(Data items)
------

==> config.mk <==
export PLATFORM = sky130hd
export DESIGN_NAME = pwee_regs
export DESIGN_NICKNAME = d
export VERILOG_FILES = /design/src/rtl/pwee_pkg.sv /design/src/rtl/pwee_regs.sv
export SDC_FILE = /design/constraint.sdc
export NUM_CORES = 1
export LEC_CHECK = 0
export ABC_AREA = 1
export BUFFER_PORTS_ARGS = -buffer_cell sky130_fd_sc_hd__buf_2
export CAP_MARGIN = 20
export CORE_AREA = 3 3 96 98
export DETAILED_ROUTE_END_ITERATION = 12
export DIE_AREA = 0 0 99 101
export MAX_ROUTING_LAYER = met4
export PLACE_DENSITY = 0.75
export SYNTH_ARGS = -nofsm -noshare
export SYNTH_HDL_FRONTEND = slang
export SYNTH_SLANG_ARGS = --single-unit
==> constraint.sdc <==
create_clock -name core_clk -period 3.2 [get_ports core_clk]
set_clock_uncertainty 0.05 [all_clocks]
set_input_delay 0.48 -clock core_clk [delete_from_list [all_inputs] [get_ports core_clk]]
set_output_delay 0.48 -clock core_clk [all_outputs]
set_load 0.1 [all_outputs]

------

Work item:
Only what runs from the line containing "export SYNTH_HDL_FRONTEND = slang" through the final line of the entries above belongs in the answer, restated exactly.

Expected output:
export SYNTH_HDL_FRONTEND = slang
export SYNTH_SLANG_ARGS = --single-unit
==> constraint.sdc <==
create_clock -name core_clk -period 3.2 [get_ports core_clk]
set_clock_uncertainty 0.05 [all_clocks]
set_input_delay 0.48 -clock core_clk [delete_from_list [all_inputs] [get_ports core_clk]]
set_output_delay 0.48 -clock core_clk [all_outputs]
set_load 0.1 [all_outputs]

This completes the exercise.